Tanner served for 35 years as chairman of the forestry and flood control committee in Provo's Chamber of Commerce. As part of his work to reduce flood risk, he oversaw terracing, development of recreational facilities, and cessation of mountain grazing and planting of grasses in the Provo Canyon and surrounding areas. He was also chairman of the city utilities board for 20 years. There is an electrical substation named after him at the mouth of the Provo Canyon, which reduced blackouts in Provo. Tanner was a member of the Utah state parks and recreation commission for four years, and was president of the Sons of the Utah Pioneers for three years. He was secretary and editor for the Utah Academy of Arts and Sciences for 12 years. He was a Democratic state congressman candidate in 1964.

==Family life and legacy==
Tanner met his wife, Annie Atkin, at Dixie College the first year he taught there. They were married on June 7, 1917. They had five children together. The Tanners also helped raise Ahmed Shayesteh from age ten, at the request of Ahmed's father, United States Minister from Iran, and BYU President Franklin S. Harris. On family camping trips, Vasco still prioritized specimen collection, enlisting his children to aid his search for new desert species. Annie wrote that "in the mind of a zoologist, the female of the species is only important for the part she plays in reproducing the species. This part I have played."

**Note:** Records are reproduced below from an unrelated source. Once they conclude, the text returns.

What follows belongs to an exercise in optimizing a design on an open flow for small area; a production flow would make more cautious choices. Only simulation tests tie the RTL to the original design; equivalence was not proved. The clock port is modelled as an ideal driver, which makes a skipped or thinned clock tree look cheaper than it is; a real chip needs a root buffer or a tree. Power is estimated from default activity; no workload was simulated.

## analogizer_top
module analogizer_top (
	input  logic       i_clk,
	input  logic       i_rst,
	input  logic       i_ena,
	input  logic [1:0] i_video_mode,
	input  logic [7:0] i_r,
	input  logic [7:0] i_g,
	input  logic [7:0] i_b,
	input  logic       i_hsync,
	input  logic       i_vsync,
	input  logic       i_csync,
	input  logic       i_blank_n,
	input  logic       i_ce_pix,
	input  logic       i_poll_req,
	input  logic [7:4] i_bank0_in,
	output logic       o_poll_ack,
	output logic       o_busy,
	output logic [15:0] o_p1_buttons,
	output logic [15:0] o_p2_buttons,
	output logic [7:0] o_bank1_out,
	output logic [7:0] o_bank2_out,
	output logic [7:0] o_bank3_out,
	output logic       o_bank1_dir,
	output logic       o_bank2_dir,
	output logic       o_bank3_dir
);
Size: ~620 cells after synthesis.
export LEC_CHECK = 0
export CAP_MARGIN = 20
export CORE_MARGIN = 2
export CORE_UTILIZATION = 40
export SLEW_MARGIN = 20
export SYNTH_HIERARCHICAL = 1
create_clock -name core_clock -period 10.0 [get_ports {i_clk}]
standard.sh (not shown) runs the stock make flow with config.mk's settings and CLKGATE_MAP_FILE= SYNTH_SCRIPT=/design/flow/synth_recipe.tcl, a recipe that flattens the netlist after the stock synthesis.
==> flow/flow/run.sh <==
#!/bin/bash
# The standard layout, with the smallest buffer on every port and a clock
# tree built by hand (flow/manual_cts.tcl) in place of TritonCTS. Each tool's
# output is in the ORFS logs under orfs/logs; make's own output is in flow.log.
set -euo pipefail
export BUFFER_PORTS_ARGS="-buffer_cell sky130_fd_sc_hd__buf_1"
export PRE_CTS_TCL="$PWD/flow/manual_cts.tcl"
export CLK_TREE_N=10
export CLK_ROOT_BUF=sky130_fd_sc_hd__clkbuf_8
export CLK_TREE_BUF=sky130_fd_sc_hd__clkbuf_8
bash standard.sh > flow.log 2>&1
==> flow/flow/manual_cts.tcl <==
# Hand-built clock tree: the clock port drives a root buffer (CLK_ROOT_BUF), or
# with none the leaf buffers directly; CLK_TREE_N leaf buffers (CLK_TREE_BUF)
# each drive one balanced cluster of the clock sinks (recursive median
# bisection of the placed sinks). TritonCTS is then skipped.
set ntree [expr {[info exists ::env(CLK_TREE_N)] ? $::env(CLK_TREE_N) : 4}]
set bufname [expr {[info exists ::env(CLK_TREE_BUF)] ? $::env(CLK_TREE_BUF) : "sky130_fd_sc_hd__clkbuf_16"}]

set block [ord::get_db_block]
set db [ord::get_db]
set clk [$block findNet i_clk]
set master [$db findMaster $bufname]

set sinks {}
foreach it [$clk getITerms] {
  set inst [$it getInst]
  set loc [$inst getLocation]
  lappend sinks [list [lindex $loc 0] [lindex $loc 1] $it]
}
puts "manual clock tree: [llength $sinks] sinks, $ntree x $bufname"

proc split_sinks { items n axis } {
  if { $n <= 1 } { return [list $items] }
  set sorted [lsort -integer -index $axis $items]
  set n1 [expr {$n / 2}]
  set k [expr {([llength $sorted] * $n1) / $n}]
  set a [lrange $sorted 0 [expr {$k - 1}]]
  set b [lrange $sorted $k end]
  set next [expr {1 - $axis}]
  return [concat [split_sinks $a $n1 $next] [split_sinks $b [expr {$n - $n1}] $next]]
}

set clusters [split_sinks $sinks $ntree 0]
set src $clk
if { [info exists ::env(CLK_ROOT_BUF)] && $::env(CLK_ROOT_BUF) != "" } {
  set root [odb::dbInst_create $block [$db findMaster $::env(CLK_ROOT_BUF)] "clkbuf_manual_root"]
  set src [odb::dbNet_create $block "clknet_manual_root"]
  $src setSigType CLOCK
  [$root findITerm A] connect $clk
  [$root findITerm X] connect $src
  set sx 0; set sy 0
  foreach s $sinks { incr sx [lindex $s 0]; incr sy [lindex $s 1] }
  $root setLocation [expr {$sx / [llength $sinks]}] [expr {$sy / [llength $sinks]}]
  $root setPlacementStatus PLACED
  puts "  root buffer $::env(CLK_ROOT_BUF)"
}
set i 0
foreach cl $clusters {
  set sx 0; set sy 0
  foreach s $cl { incr sx [lindex $s 0]; incr sy [lindex $s 1] }
  set cx [expr {$sx / [llength $cl]}]
  set cy [expr {$sy / [llength $cl]}]
  set buf [odb::dbInst_create $block $master "clkbuf_manual_$i"]
  set net [odb::dbNet_create $block "clknet_manual_$i"]
  $net setSigType CLOCK
  [$buf findITerm A] connect $src
  [$buf findITerm X] connect $net
  foreach s $cl {
    set it [lindex $s 2]
    $it disconnect
    $it connect $net
  }
  $buf setLocation $cx $cy
  $buf setPlacementStatus PLACED
  puts "  cluster $i: [llength $cl] sinks, buffer at $cx $cy"
  incr i
}

set_propagated_clock [all_clocks]

proc clock_tree_synthesis { args } {
  puts "clock_tree_synthesis skipped: the clock tree was built by hand"
}
Edit:
--- a/flow/flow/run.sh
+++ b/flow/flow/run.sh
@@ -8 +8 @@
-export CLK_TREE_N=10
+export CLK_TREE_N=8
@@ -10,0 +11 @@
+export POST_CTS_TCL="$PWD/flow/post_cts.tcl"
==> flow/flow/post_cts.tcl (new file) <==
# Downsize cells on paths with timing slack to spare, then legalize again
repair_timing -recover_power 100
detailed_placement
check_placement -verbose
Effect:
- hold slack is better by 0.0045 ns
- design area shrinks by 0.66%
- power falls by 1.4%
- combinational power hardly moves
- sequential power hardly moves
- maximum frequency goes down by 1.3%
- area after synthesis is unchanged
No run of this note takes its clock network from TritonCTS; it comes from the design's own scripts or RTL.

## port drivers added, routing unchanged
No port has a modelled driver above. Below, the same layouts with a new extraction and two added sets of constraints.
Step 1 sets driving cells, clkbuf_16 on the clock port and buf_2 on the other inputs (assumed; they add their load-dependent delay and slew).
Step 2 adds t to the input delays and takes it off the output delays; t is the mean of the earliest and latest rising clock arrival at the registers after step 1. Input paths then give back, and output paths get back, about the clock's delay inside the block.
Slacks: no drivers / after step 1 / after step 2; pairs: no drivers / after step 1.
| run | shift t [ns] | slack for setup (ns) | worst setup path at the end | clock arrival spread, ns |
|---|---|---|---|---|
| the first run | 0.450 | 3.569 / 3.569 / 3.569 | register to register | 0.012 / 0.012 |
| the second run | 0.431 | 3.485 / 3.485 / 3.485 | register to register | 0.018 / 0.017 |
After both steps every run listed still meets setup and hold.
What follows belongs to an exercise in optimizing a design on an open flow for small area, a short achievable clock period and few clock cycles per item; a production flow would make more cautious choices.
The RTL was checked by simulation tests, not by an equivalence proof against the original design.

==> flow/design.v, too long to show whole: its modules and the start of the top module <==
// module mdu_mac: 2543 lines
// module mdu_fa: 10 lines
// module mdu_ha: 9 lines
// module mdu_divstep: 21 lines
// module e_mdu: 173 lines
module e_mdu (
  input  logic        clk,
  input  logic        reset,
  input  logic        start,
  input  logic [3:0]  md_op,
  input  logic [31:0] rs_val,
  input  logic [31:0] rt_val,
  output logic        busy,
  output logic [31:0] mu_result,
  output logic [31:0] hi,
  output logic [31:0] lo
);
  // ...
==> flow/flow/run.sh <==
#!/bin/bash
# Standard layout, with every port buffered by the smallest plain buffer instead of the
# delay buffer that buffer_ports picks by default, and timing repair aiming for 65.4 ns of
# setup slack, so that it sizes up the md_op -> mu_result read path (the one path that
# sets the achieved period) instead of stopping at 0 ns.
set -e
export BUFFER_PORTS_ARGS="-buffer_cell sky130_fd_sc_hd__buf_1"
bash standard.sh SETUP_SLACK_MARGIN=65.4 finish > standard_flow.log 2>&1
==> flow/standard.sh <==
#!/bin/bash
# synth_recipe.tcl (not shown) runs the flow's synth.tcl, then flattens the netlist and writes it again
# the make line also repeats each setting of config.mk as NAME=value (left out here)
make -C /OpenROAD-flow-scripts/flow DESIGN_CONFIG=/design/flow/config.mk WORK_HOME=/design/flow/orfs CLKGATE_MAP_FILE= SYNTH_SCRIPT=/design/flow/synth_recipe.tcl "${@:-finish}"
==> flow/config.mk <==
export PLATFORM = sky130hd
export DESIGN_NAME = e_mdu
export DESIGN_NICKNAME = e_mdu
export VERILOG_FILES = /design/flow/design.v
export SDC_FILE = /design/flow/constraint.sdc
export NUM_CORES = 4
export LEC_CHECK = 0
export ABC_AREA = 1
export CAP_MARGIN = 20
export CORE_MARGIN = 2
export CORE_UTILIZATION = 50
export SLEW_MARGIN = 20
export SYNTH_HIERARCHICAL = 1
==> flow/constraint.sdc <==
create_clock -name core_clock -period 110.0 [get_ports {clk}]
set_input_delay 22.0000 -clock core_clock [delete_from_list [all_inputs] [get_ports {clk}]]
set_output_delay 22.0000 -clock core_clock [all_outputs]
set_load 0.01 [all_outputs]
==> flow_metrics.env, run 1 <==
export IMPL_postRouteAntennaNets=0
export IMPL_met2_usage_pct=65.5
export IMPL_met2_length_um=75600
export IMPL_num_tap_cells=1040
export IMPL_max_slew_margin_pct=21.9
export IMPL_synth_distinct_cells=80
export IMPL_synth_edf_count=35
export IMPL_worst_path_stages=6
export IMPL_tns_ns=0
export IMPL_synth_top_area_share_pct=35.5
export IMPL_criticalPathCategory="in2out"
export IMPL_cp_data_required_time_ns=88.00
export IMPL_cp_start_kind="input pin"
export IMPL_core_um2=77200
export IMPL_antenna_found_initial=6
export IMPL_status="complete, no violations"
export IMPL_yosys_area_share_adder_pct=38.8
export IMPL_whs_endpoint="cnt_reg[3]$_DFF_PN0_"
export IMPL_synth_common_cells="nand2_1 (761), fa_1 (689), o22ai_1 (564)"
export IMPL_ys_seq_area_share_pct=7.20
export IMPL_cts_buffer_depth=2
export IMPL_fp_row_count=102
export IMPL_synth_area_leader_cell="fa_1"
export IMPL_dieArea_um2=80000
Testbench counts, summed over its fixed seeds: cycles 5,606, ops 4,000.
Background: an optimization exercise with open tools, aiming at small area. Do not read the settings as production practice.
No activity file was given, so power comes from the tool's default toggle rates.

// perf_snapshot_unit
module perf_snapshot_unit #(
  parameter int CNT_W = 32
) (
  input  logic             clk,
  input  logic             rst_n,
  input  logic             snap_req,
  input  logic             delta_mode,
  input  logic [CNT_W-1:0] hits,
  input  logic [CNT_W-1:0] misses,
  input  logic [CNT_W-1:0] evictions,
  input  logic [CNT_W-1:0] dirty_evictions,
  input  logic [CNT_W-1:0] predictor_hits,
  input  logic [CNT_W-1:0] predictor_misses,
  input  logic [CNT_W-1:0] stale_events,
  output logic             out_valid,
  input  logic             out_ready,
  output logic [CNT_W-1:0] out_data,
  output logic             out_last,
  output logic [2:0]       out_index,
  output logic             busy,
  output logic [7:0]       drop_count
);
  logic [6:0][CNT_W-1:0] cur, cap, old;
  logic valid_q, first_n, sub_en, delta_q, accept, xfer;
  logic [7:0] oh;   
  logic [15:0] seq;
  logic [CNT_W-1:0] a_word, b_word;
  assign cur = {stale_events, predictor_misses, predictor_hits, dirty_evictions,
                evictions, misses, hits};
  assign xfer = valid_q && out_ready;
  assign accept = snap_req && (!valid_q || (oh[7] && out_ready));
  always_ff @(posedge clk or negedge rst_n) begin
    if (!rst_n) begin
      valid_q <= 1'b0;
      first_n <= 1'b0;
      drop_count <= '0;
    end else begin
      if (accept) begin
        valid_q <= 1'b1;
        first_n <= 1'b1;
      end else begin
        if (xfer && oh[7]) valid_q <= 1'b0;
  ...
For scale: ~1200 cells after synthesis, roughly 280 I/O pins, roughly 19000 um^2 of cells after synthesis.
==> module perf_snapshot_unit, before the edit <==
module perf_snapshot_unit #(
  parameter int CNT_W = 32
) (
  input  logic             clk,
  input  logic             rst_n,
  input  logic             snap_req,
  input  logic             delta_mode,
  input  logic [CNT_W-1:0] hits,
  input  logic [CNT_W-1:0] misses,
  input  logic [CNT_W-1:0] evictions,
  input  logic [CNT_W-1:0] dirty_evictions,
  input  logic [CNT_W-1:0] predictor_hits,
  input  logic [CNT_W-1:0] predictor_misses,
  input  logic [CNT_W-1:0] stale_events,
  output logic             out_valid,
  input  logic             out_ready,
  output logic [CNT_W-1:0] out_data,
  output logic             out_last,
  output logic [2:0]       out_index,
  output logic             busy,
  output logic [7:0]       drop_count
);
  logic [6:0][CNT_W-1:0] cur, cap, old;
  logic valid_q, first_n, sub_en, delta_q, accept, xfer;
  logic [7:0] oh;   
  logic [15:0] seq;
  logic [CNT_W-1:0] a_word, b_word;
  assign cur = {stale_events, predictor_misses, predictor_hits, dirty_evictions,
                evictions, misses, hits};
  assign xfer = valid_q && out_ready;
  assign accept = snap_req && (!valid_q || (oh[7] && out_ready));
  always_ff @(posedge clk or negedge rst_n) begin
    if (!rst_n) begin
      valid_q <= 1'b0;
      first_n <= 1'b0;
      drop_count <= '0;
    end else begin
      if (accept) begin
        valid_q <= 1'b1;
        first_n <= 1'b1;
      end else begin
        if (xfer && oh[7]) valid_q <= 1'b0;
        if (snap_req && drop_count != 8'hFF) drop_count <= drop_count + 8'd1;
      end
    end
  end
  always_ff @(posedge clk) begin
    if (accept) begin
      cap <= cur;
      old <= cap;
      sub_en <= delta_mode && first_n;
      delta_q <= delta_mode;
      seq <= first_n ? seq + 16'd1 : 16'd0;
      oh <= 8'd1;
    end else if (xfer) begin
      oh <= {oh[6:0], oh[7]};
    end
  end
  logic [7:0] sel;
  always_comb begin
    sel = oh;
    a_word = {8'hA5, 4'd7, 3'b000, delta_q, seq} & {CNT_W{sel[0]}};
    b_word = '0;
    for (int k = 0; k < 7; k++) begin
      a_word = a_word | (cap[k] & {CNT_W{sel[k+1]}});
      b_word = b_word | (old[k] & {CNT_W{sel[k+1] & sub_en}});
    end
  end
  assign out_valid = valid_q;
  assign busy = valid_q;
  assign out_index = {oh[4] | oh[5] | oh[6] | oh[7], oh[2] | oh[3] | oh[6] | oh[7],
                     oh[1] | oh[3] | oh[5] | oh[7]};
  assign out_last = valid_q && oh[7];
  assign out_data = a_word - b_word;
endmodule
Context: an optimization exercise on an open-source flow, tuned for small area. The choices shown serve that exercise and are no tape-out recipe. In this exercise RTL edits were held to simulation tests only and were not proved equivalent to the original. Power figures rest on the tool's default switching activity, not on a simulated workload. The flow treats the clock pin as an ideal source, which a real chip does not have.

== P ==
==> flow/design.v (excerpt) <==
module pe_relay_fifo3 #(
    parameter int EAST_WIDTH  = 132,
    parameter int NORTH_WIDTH = 164,
    parameter int SOUTH_WIDTH = 164,
    parameter int DEPTH       = 4,
    parameter int CNT_BITS    = $clog2(DEPTH) + 1
) (
    input  logic                   clk,
    input  logic                   reset,
    input  logic                   ap_start,
    input  logic [EAST_WIDTH-1:0]  in_from_east,
    input  logic                   in_east_valid,
    output logic                   in_east_ready,
    output logic [EAST_WIDTH-1:0]  out_to_east,
    output logic                   out_east_valid,
    input  logic                   out_east_ready,
    input  logic [NORTH_WIDTH-1:0] in_from_north,
    input  logic                   in_north_valid,
    output logic                   in_north_ready,
    output logic [NORTH_WIDTH-1:0] out_to_north,
    output logic                   out_north_valid,
    input  logic                   out_north_ready,
    input  logic [SOUTH_WIDTH-1:0] in_from_south,
    input  logic                   in_south_valid,
    output logic                   in_south_ready,
    output logic [SOUTH_WIDTH-1:0] out_to_south,
    output logic                   out_south_valid,
    input  logic                   out_south_ready,
    output logic [CNT_BITS-1:0]    east_count,
    output logic [CNT_BITS-1:0]    north_count,
    output logic [CNT_BITS-1:0]    south_count,
    output logic                   busy
);
For scale: about 5,300 cells after synthesis, about 1,900 flip-flops, about 0.063 sq mm of cells after synthesis.
Settings: LEC_CHECK=0, CAP_MARGIN=20, CORE_MARGIN=2, CORE_UTILIZATION=70, GPL_TIMING_DRIVEN=0, SLEW_MARGIN=20, SYNTH_HIERARCHICAL=1; clock period 5.0 ns.
standard.sh (not shown) runs the stock make flow with config.mk's settings and CLKGATE_MAP_FILE= SYNTH_SCRIPT=/design/flow/synth_recipe.tcl, a recipe that flattens the netlist after the stock synthesis.
==> flow/flow/run.sh <==
#!/bin/bash
# Standard ORFS layout (standard synthesis included) with the smallest
# buffer on every port and a clock tree of clkbuf_16 clusters without dummy loads.
set -euo pipefail
export BUFFER_PORTS_ARGS="-buffer_cell sky130_fd_sc_hd__buf_1"
export CTS_ARGS="-sink_clustering_enable -repair_clock_nets -dont_use_dummy_load -buf_list {sky130_fd_sc_hd__clkbuf_16} -sink_clustering_size 30 -sink_clustering_max_diameter 120"
bash standard.sh finish > standard_flow.log 2>&1
Every stage of the flow completed for P, and the final layout passed the timing, design-rule and antenna checks.
Inputs modified between P and Q:
Settings: GPL_TIMING_DRIVEN no longer set, was 0.
Diff P -> Q | area added between synthesis and finish | decrease of 3.1 points
Cell total after placement ended up 500 lower on Q than on P.
The standard cells in Q occupy less silicon area than those in P do.
Leakage power for Q: about 6% down relative to P
Going from P to Q, first-iteration DRC count went down by 434, post-detailed-route wirelength per cell saw an increase, wire length reported by the detailed router lost 4.5%.
In Q, the count of cell instances traversed by the critical path came out 1 above the value in P.
Share of power burned in combinational logic, Q and P: smaller value in Q
Via count for Q: 2,267 down relative to P
diff inputs: Q => R
Settings: CORE_UTILIZATION now 78, was 70; GPL_ROUTABILITY_DRIVEN now 0, previously not set; GPL_TIMING_DRIVEN now 0, previously not set.
Notes after the runs:
- From Q to R the numbers moved as follows: met3 demand-to-capacity share in global routing grew by 5.9 points; part of the total power dissipated in the clock network held steady; setup slack grew by 0.020 ns; cell count grew by 403; combinational share of power grew by 0.5 points.
- Relative to Q, the core footprint of R is lower by 10%.
- | row count | R vs Q | 6 lower |
- Looking at synthesis-to-layout area growth, R sits 2.9 points above Q.

Setup of job 3113:
pe_relay_fifo3, a different RTL version from the one above (not shown whole).
Size: ~1900 flip-flops, roughly 950 I/O pins, ~63000 um^2 of cells after synthesis.
Settings: LEC_CHECK=0, CAP_MARGIN=5, CORE_MARGIN=2, CORE_UTILIZATION=55, SLEW_MARGIN=5, SYNTH_HIERARCHICAL=1; clock period 5.0 ns.
==> flow/flow/run.sh <==
#!/bin/bash
# Standard ORFS layout (standard synthesis included) with the smallest
# buffer on every port and a clock tree of clkbuf_8 clusters without dummy loads.
set -euo pipefail
export BUFFER_PORTS_ARGS="-buffer_cell sky130_fd_sc_hd__buf_1"
export CTS_ARGS="-sink_clustering_enable -repair_clock_nets -dont_use_dummy_load -buf_list {sky130_fd_sc_hd__clkbuf_8} -sink_clustering_size 15 -sink_clustering_max_diameter 80"
bash standard.sh finish > standard_flow.log 2>&1
#### Input delta (job 9178 over job 3113)
diff --git a/flow/config.mk b/flow/config.mk
--- a/flow/config.mk
+++ b/flow/config.mk
@@ -6,7 +6,7 @@
 export NUM_CORES = 4
 export LEC_CHECK = 0
-export CAP_MARGIN = 5
+export CAP_MARGIN = 20
 export CORE_MARGIN = 2
-export CORE_UTILIZATION = 55
-export SLEW_MARGIN = 5
+export CORE_UTILIZATION = 40
+export SLEW_MARGIN = 20
 export SYNTH_HIERARCHICAL = 1
[summary]
- Proportion of final cell area spent on non-clock buffers: job 9178 vs job 3113 — no meaningful difference
- Critical path depth came out exactly the same in job 3113 and job 9178.
- The global-route wire length before repair reported for job 9178 is greater than that of job 3113 by 2.5%.
- Number of DRC markers in iteration 0 (job 3113 / job 9178): 0.939
- NOTE cell count job 3113->job 9178 increased by a little under 10%
- The final layout net count on job 9178 is in line with that on job 3113.
- Job 9178 ended with less final worst hold slack than job 3113.
- Shortest period the worst path allows came out higher on job 9178 than on job 3113.
- Met2 layer wire length in the routed design: job 9178 vs job 3113 up 2.3 mm
- Comparing job 3113 and job 9178, the lower sum of routed wire length over all layers is on job 3113.
Changes in job 7256 relative to job 9178:
==> flow/flow/run.sh <==
#!/bin/bash
# Standard ORFS layout (standard synthesis included) with the smallest
# buffer on every port and a clock tree of clkbuf_16 clusters without dummy loads.
set -euo pipefail
export BUFFER_PORTS_ARGS="-buffer_cell sky130_fd_sc_hd__buf_1"
export CTS_ARGS="-sink_clustering_enable -repair_clock_nets -dont_use_dummy_load -buf_list {sky130_fd_sc_hd__clkbuf_16} -sink_clustering_size 30 -sink_clustering_max_diameter 120"
bash standard.sh finish > standard_flow.log 2>&1
diff --git a/flow/config.mk b/flow/config.mk
--- a/flow/config.mk
+++ b/flow/config.mk
@@ -8,5 +8,5 @@
 export CAP_MARGIN = 20
 export CORE_MARGIN = 2
-export CORE_UTILIZATION = 40
+export CORE_UTILIZATION = 55
 export SLEW_MARGIN = 20
 export SYNTH_HIERARCHICAL = 1
[summary]
Taking job 9178 as the reference, in job 7256 met2 wirelength from detailed routing fell by about 3.2%, worst hold slack rose by 0.050 ns, routed wire length fell by about 1.8%, portion of the layout cell area used by non-clock buffers stayed essentially flat, number of standard cells in the layout, taps in and fillers out fell by 7.6%.
When job 7256 is measured against job 9178, its sequential share of layout area turns out 0.69 points higher.
Power: job 7256 draws less than job 9178
The relative area change from synthesis to final layout number comes out higher for job 9178 vs job 7256.
Lower total global routing track utilization was reported by job 9178, not job 7256.
There was hardly any difference in proportion of power drawn by combinational gates between job 7256 and job 9178.

static timing again, ports no longer ideal:
How much do the figures lean on ideal ports? The routed layouts below were timed once more, with nothing changed but the port constraints.
Step 1: set_driving_cell puts a clkbuf_16 on clk and a buf_2 on each other input, an assumption about the parent block.
Step 2 moves the port delays by t, midway between the first and last clock arrival at a register: inputs arrive t later, outputs are due t later. That takes back most of the time a late clock gives input paths.
a / b / c = no drivers / after step 1 / after step 2; a / b = the first two.
run	t (ns)	slack for setup (ns)	pins driven straight from the clock port
P	0.730	1.542 / 1.512 / 1.063	1
Q	0.731	1.691 / 1.616 / 1.430	1
R	0.717	1.710 / 1.681 / 1.059	1
job 3113	0.914	1.423 / 1.345 / 1.158	1
job 9178	0.895	1.067 / 0.989 / 1.173	1
job 7256	0.743	1.495 / 1.416 / 1.130	1
After both steps setup and hold are still met in every run listed. For R, which loses most, drivers alone change the setup slack by -0.029 ns; drivers and shift together by -0.651 ns.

When Annie Atkin Tanner died in 1972, Vasco gave $2000 to create the Annie Atkin Tanner literary award at Dixie College. Most recently in 2015, Vasco's son Jordan Tanner gave an endowment to Dixie to continue the award, which members of the Tanner family judge. Also in 1972, Tanner donated $10,000 to establish a curatorial entomological research fund.
Tanner is commemorated in the names of several insect species, including Utabaenetes tanneri, Eschatomoxys tanneri, Cicindela repanda tanneri, and the weevils Bagous tanneri and Sitona tanneri.